While these data are helpful, they do still not provide specific answers for the many individuals who may not be “standard” patients, and they do not take into account advances in implant designs and materials that have occurred over 25 years. However, as registry data becomes more ubiquitous and robust, especially in the United States with the growth of the American Joint Replacement Registry, I believe these questions will be answered with increased specificity for individual patients.
Chad A. Krueger, MD
JBJS Deputy Editor for Social Media
OrthoBuzz occasionally receives posts from guest bloggers. This guest post comes from Matthew Herring, MD, in response to a recent JBJS article.
The old adage that “close only counts in horseshoes” may also apply to total knee arthroplasty (TKA). Much attention has been paid to coronal alignment during TKA based on conventional wisdom that prosthetic durability and patient function are strongly dependent on that parameter. To re-check that hypothesis, in the March 21, 2018 issue of JBJS, Abdel et al. evaluated the influence of coronal plane alignment on implant survival by analyzing results from a large cohort of patients who underwent primary TKA 20 years ago.
In 2010, Abdel’s group reviewed a consecutive series of 398 primary cemented TKAs done between 1985 and 1990. Knees were divided into 2 groups based on their mechanical alignment as measured using a full-length hip-knee-ankle radiograph. Knees in the “aligned group” (n = 292) were defined as having alignment within 0° ± 3° of the mechanical axis, and knees in the “outlier group” (n = 106) were defined as having alignment >3° in varus or valgus. Implant survival was evaluated based on the need for revision, and the specific indications for revisions were recorded.
In the current study, at 20 years of follow-up, the authors found revision rates that were not significantly different between the same 2 groups—19.5% in the mechanically aligned group and 15.1% in the outliers. Multivariate analysis controlling for patient age and BMI did not demonstrate any implant survivorship benefit for the mechanically well aligned group as compared to the outliers.
This study seems to call into question the dogma that a neutral mechanical axis protects against mechanical failure. The effort, time, and money spent on techniques and devices to improve coronal plane alignment by a few degrees (i.e., computer navigation, custom jigs, and robotics) may not translate into meaningful improvements in patient outcomes.

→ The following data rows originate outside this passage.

--- src/rtl/host_uart_bridge_if.sv ---
// host_uart_bridge_if: host-FIFO interface between the bridge and the bus master.
//   RDEN    : master pops one byte from the RX FIFO
//   RDEMPTY : RX FIFO empty
//   RDDATA  : popped byte, valid the cycle after RDEN
//   WREN    : master pushes WRDATA into the TX FIFO
//   WRFULL  : TX FIFO full
//   WRDATA  : byte to transmit
// Modports: master (bus master side), slave (bridge side).
interface host_uart_bridge_if;
    import host_uart_pkg::*;

    logic                 RDEN;
    logic                 RDEMPTY;
    logic [DATA_BITS-1:0] RDDATA;
    logic                 WREN;
    logic                 WRFULL;
    logic [DATA_BITS-1:0] WRDATA;

    modport master (
        output RDEN, WREN, WRDATA,
        input  RDEMPTY, RDDATA, WRFULL
    );

    modport slave (
        input  RDEN, WREN, WRDATA,
        output RDEMPTY, RDDATA, WRFULL
    );

endinterface

--- src/rtl/sync_byte_fifo.sv ---
// sync_byte_fifo: single-clock byte FIFO with registered flags and registered output.
//   CLK, RESETn : clock, synchronous active-low reset (flushes the FIFO, dout=0)
//   push, din   : write request and data; ignored while full
//   pop         : read request; ignored while empty
//   dout        : byte read by the last successful pop, held otherwise
//   empty, full : registered status flags
// Parameter DEPTH: number of entries, power of 2, at least 2.
module sync_byte_fifo
    import host_uart_pkg::*;
#(
    parameter int DEPTH = 16
) (
    input  logic                 CLK,
    input  logic                 RESETn,
    input  logic                 push,
    input  logic                 pop,
    input  logic [DATA_BITS-1:0] din,
    output logic [DATA_BITS-1:0] dout,
    output logic                 empty,
    output logic                 full
);

    localparam int AW = $clog2(DEPTH);

    if (DEPTH < 2 || (DEPTH & (DEPTH - 1)) != 0) begin : g_bad_depth
        $error("sync_byte_fifo: DEPTH must be a power of 2 and at least 2");
    end

    logic [DATA_BITS-1:0] mem [DEPTH];
    logic [AW:0]          wr_ptr;
    logic [AW:0]          rd_ptr;
    logic [AW:0]          wr_ptr_n;
    logic [AW:0]          rd_ptr_n;
    logic                 do_push;
    logic                 do_pop;

    assign do_push = push & ~full;
    assign do_pop  = pop & ~empty;

    always_comb begin
        wr_ptr_n = wr_ptr + {{AW{1'b0}}, do_push};
        rd_ptr_n = rd_ptr + {{AW{1'b0}}, do_pop};
    end

    // Flags are computed from the next pointers so they are registered yet
    // never lag the pointer state.
    always_ff @(posedge CLK) begin
        if (!RESETn) begin
            wr_ptr <= '0;
            rd_ptr <= '0;
            empty  <= 1'b1;
            full   <= 1'b0;
            dout   <= '0;
        end else begin
            wr_ptr <= wr_ptr_n;
            rd_ptr <= rd_ptr_n;
            empty  <= (wr_ptr_n == rd_ptr_n);
            full   <= (wr_ptr_n[AW] != rd_ptr_n[AW]) &&
                      (wr_ptr_n[AW-1:0] == rd_ptr_n[AW-1:0]);
            if (do_pop) begin
                dout <= mem[rd_ptr[AW-1:0]];
            end
        end
    end

    always_ff @(posedge CLK) begin
        if (do_push) begin
            mem[wr_ptr[AW-1:0]] <= din;
        end
    end

endmodule
===== src/rtl/calendar_counter.sv =====
// BCD calendar (year/month/day/weekday) advanced by day_tick and stepped back by day_dec.
// Loads are validated before being accepted; 2-digit years keep the century fixed.
module calendar_counter #(
    parameter int          YEAR_DIGITS = 4,
    parameter logic [7:0]  CENTURY     = 8'h20,
    parameter logic [31:0] RESET_DATE  = 32'h2019_0101,
    parameter logic [2:0]  RESET_WDAY  = 3'd2
) (
    input  logic        clk,
    input  logic        rst_n,
    input  logic        day_tick,
    input  logic        day_dec,
    input  logic        load,
    input  logic [31:0] set_date,
    input  logic [2:0]  set_wday,
    output logic [31:0] date_out,
    output logic [2:0]  wday_out,
    output logic        leap,
    output logic        month_wrap,
    output logic        year_wrap,
    output logic        load_err
);

    localparam logic        TWO_DIGIT   = (YEAR_DIGITS == 2);
    localparam logic [15:0] RESET_YEAR  = TWO_DIGIT ? {CENTURY, RESET_DATE[23:16]}
                                                    : RESET_DATE[31:16];
    localparam logic [7:0]  RESET_MONTH = RESET_DATE[15:8];
    localparam logic [7:0]  RESET_DAY   = RESET_DATE[7:0];

    function automatic logic div4(input logic [7:0] pair);
        logic t_even;
        logic o_ok_even;
        logic o_ok_odd;
        t_even    = (pair[7:4] == 4'd0) || (pair[7:4] == 4'd2) || (pair[7:4] == 4'd4) ||
                    (pair[7:4] == 4'd6) || (pair[7:4] == 4'd8);
        o_ok_even = (pair[3:0] == 4'd0) || (pair[3:0] == 4'd4) || (pair[3:0] == 4'd8);
        o_ok_odd  = (pair[3:0] == 4'd2) || (pair[3:0] == 4'd6);
        if (t_even) begin
            div4 = o_ok_even;
        end else begin
            div4 = o_ok_odd;
        end
    endfunction

    // A year ending in 00 falls back to the century pair (the 400-year rule in BCD form).
    function automatic logic is_leap(input logic [15:0] year);
        if (year[7:0] == 8'h00) begin
            is_leap = div4(year[15:8]);
        end else begin
            is_leap = div4(year[7:0]);
        end
    endfunction

    function automatic logic [7:0] days_in_month(input logic [7:0] month, input logic lp);
        case (month)
            8'h01, 8'h03, 8'h05, 8'h07, 8'h08, 8'h10, 8'h12: days_in_month = 8'h31;
            8'h04, 8'h06, 8'h09, 8'h11:                      days_in_month = 8'h30;
            8'h02:   days_in_month = lp ? 8'h29 : 8'h28;
            default: days_in_month = 8'h31;
        endcase
    endfunction

    function automatic logic [7:0] bcd_inc8(input logic [7:0] pair);
        if (pair[3:0] == 4'd9) begin
            if (pair[7:4] == 4'd9) begin
                bcd_inc8 = 8'h00;
            end else begin
                bcd_inc8 = {pair[7:4] + 4'd1, 4'd0};
            end
        end else begin
            bcd_inc8 = {pair[7:4], pair[3:0] + 4'd1};
        end
    endfunction

    function automatic logic [7:0] bcd_dec8(input logic [7:0] pair);
        if (pair[3:0] == 4'd0) begin
            if (pair[7:4] == 4'd0) begin
                bcd_dec8 = 8'h99;
            end else begin
                bcd_dec8 = {pair[7:4] - 4'd1, 4'd9};
            end
        end else begin
            bcd_dec8 = {pair[7:4], pair[3:0] - 4'd1};
        end
    endfunction

    function automatic logic [15:0] year_up(input logic [15:0] year);
        logic [7:0] hi;
        if (!TWO_DIGIT && (year[7:0] == 8'h99)) begin
            hi = bcd_inc8(year[15:8]);
        end else begin
            hi = year[15:8];
        end
        year_up = {hi, bcd_inc8(year[7:0])};
    endfunction

    function automatic logic [15:0] year_down(input logic [15:0] year);
        logic [7:0] hi;
        if (!TWO_DIGIT && (year[7:0] == 8'h00)) begin
            hi = bcd_dec8(year[15:8]);
        end else begin
            hi = year[15:8];
        end
        year_down = {hi, bcd_dec8(year[7:0])};
    endfunction

    function automatic logic nib_ok16(input logic [15:0] v);
        nib_ok16 = (v[15:12] <= 4'd9) && (v[11:8] <= 4'd9) &&
                   (v[7:4]   <= 4'd9) && (v[3:0]  <= 4'd9);
    endfunction

    logic [15:0] year_r;
    logic [7:0]  month_r;
    logic [7:0]  day_r;
    logic [2:0]  wday_r;
    logic        month_wrap_r;
    logic        year_wrap_r;
    logic        load_err_r;

    logic [15:0] year_n_s;
    logic [7:0]  month_n_s;
    logic [7:0]  day_n_s;
    logic [2:0]  wday_n_s;
    logic        month_wrap_n_s;
    logic        year_wrap_n_s;
    logic        load_err_n_s;

    logic [15:0] set_year_s;
    logic [7:0]  set_month_s;
    logic [7:0]  set_day_s;
    logic        set_valid_s;
    logic [7:0]  cur_dim_s;
    logic [15:0] dec_year_s;
    logic [7:0]  dec_month_s;
    logic [7:0]  dec_dim_s;

    // Load decode and validation against the month length of the year being loaded.
    always_comb begin
        set_year_s  = TWO_DIGIT ? {CENTURY, set_date[23:16]} : set_date[31:16];
        set_month_s = set_date[15:8];
        set_day_s   = set_date[7:0];
        set_valid_s = nib_ok16(set_year_s) && nib_ok16({set_month_s, set_day_s}) &&
                      (set_month_s >= 8'h01) && (set_month_s <= 8'h12) &&
                      (set_day_s >= 8'h01) &&
                      (set_day_s <= days_in_month(set_month_s, is_leap(set_year_s))) &&
                      (set_wday <= 3'd6);
    end

    // Target month/year when stepping back across a month boundary.
    always_comb begin
        cur_dim_s = days_in_month(month_r, is_leap(year_r));
        if (month_r == 8'h01) begin
            dec_month_s = 8'h12;
            dec_year_s  = year_down(year_r);
        end else begin
            dec_month_s = bcd_dec8(month_r);
            dec_year_s  = year_r;
        end
        dec_dim_s = days_in_month(dec_month_s, is_leap(dec_year_s));
    end

    // Next-state: load wins, otherwise exactly one of tick/dec moves the date.
    always_comb begin
        year_n_s       = year_r;
        month_n_s      = month_r;
        day_n_s        = day_r;
        wday_n_s       = wday_r;
        month_wrap_n_s = 1'b0;
        year_wrap_n_s  = 1'b0;
        load_err_n_s   = load_err_r;
        if (load) begin
            if (set_valid_s) begin
                year_n_s     = set_year_s;
                month_n_s    = set_month_s;
                day_n_s      = set_day_s;
                wday_n_s     = set_wday;
                load_err_n_s = 1'b0;
            end else begin
                load_err_n_s = 1'b1;
            end
        end else if (day_tick && !day_dec) begin
            wday_n_s = (wday_r == 3'd6) ? 3'd0 : wday_r + 3'd1;
            if (day_r < cur_dim_s) begin
                day_n_s = bcd_inc8(day_r);
            end else begin
                day_n_s        = 8'h01;
                month_wrap_n_s = 1'b1;
                if (month_r == 8'h12) begin
                    month_n_s     = 8'h01;
                    year_n_s      = year_up(year_r);
                    year_wrap_n_s = 1'b1;
                end else begin
                    month_n_s = bcd_inc8(month_r);
                end
            end
        end else if (day_dec && !day_tick) begin
            wday_n_s = (wday_r == 3'd0) ? 3'd6 : wday_r - 3'd1;
            if (day_r > 8'h01) begin
                day_n_s = bcd_dec8(day_r);
            end else begin
                month_wrap_n_s = 1'b1;
                year_wrap_n_s  = (month_r == 8'h01);
                month_n_s      = dec_month_s;
                year_n_s       = dec_year_s;
                day_n_s        = dec_dim_s;
            end
        end else begin
            year_n_s = year_r;
        end
    end

    // Calendar state register.
    always_ff @(posedge clk or negedge rst_n) begin
        if (!rst_n) begin
            year_r       <= RESET_YEAR;
            month_r      <= RESET_MONTH;
            day_r        <= RESET_DAY;
            wday_r       <= RESET_WDAY;
            month_wrap_r <= 1'b0;
            year_wrap_r  <= 1'b0;
            load_err_r   <= 1'b0;
        end else begin
            year_r       <= year_n_s;
            month_r      <= month_n_s;
            day_r        <= day_n_s;
            wday_r       <= wday_n_s;
            month_wrap_r <= month_wrap_n_s;
            year_wrap_r  <= year_wrap_n_s;
            load_err_r   <= load_err_n_s;
        end
    end

    assign date_out   = {year_r, month_r, day_r};
    assign wday_out   = wday_r;
    assign leap       = is_leap(year_r);
    assign month_wrap = month_wrap_r;
    assign year_wrap  = year_wrap_r;
    assign load_err   = load_err_r;

endmodule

It is important to note that in this group’s 2010 study evaluating the same cohort, 66% of knees in the outlier group were only 4° shy of neutral and only 12% (13 knees) were >6° off. So, while we should still strive for neutral mechanical alignment, it seems that we may miss the neutral mark by a few degrees without harming our patients.
Matthew Herring, MD is a senior orthopaedic resident at the University of Minnesota and a member of the JBJS Social Media Advisory Board.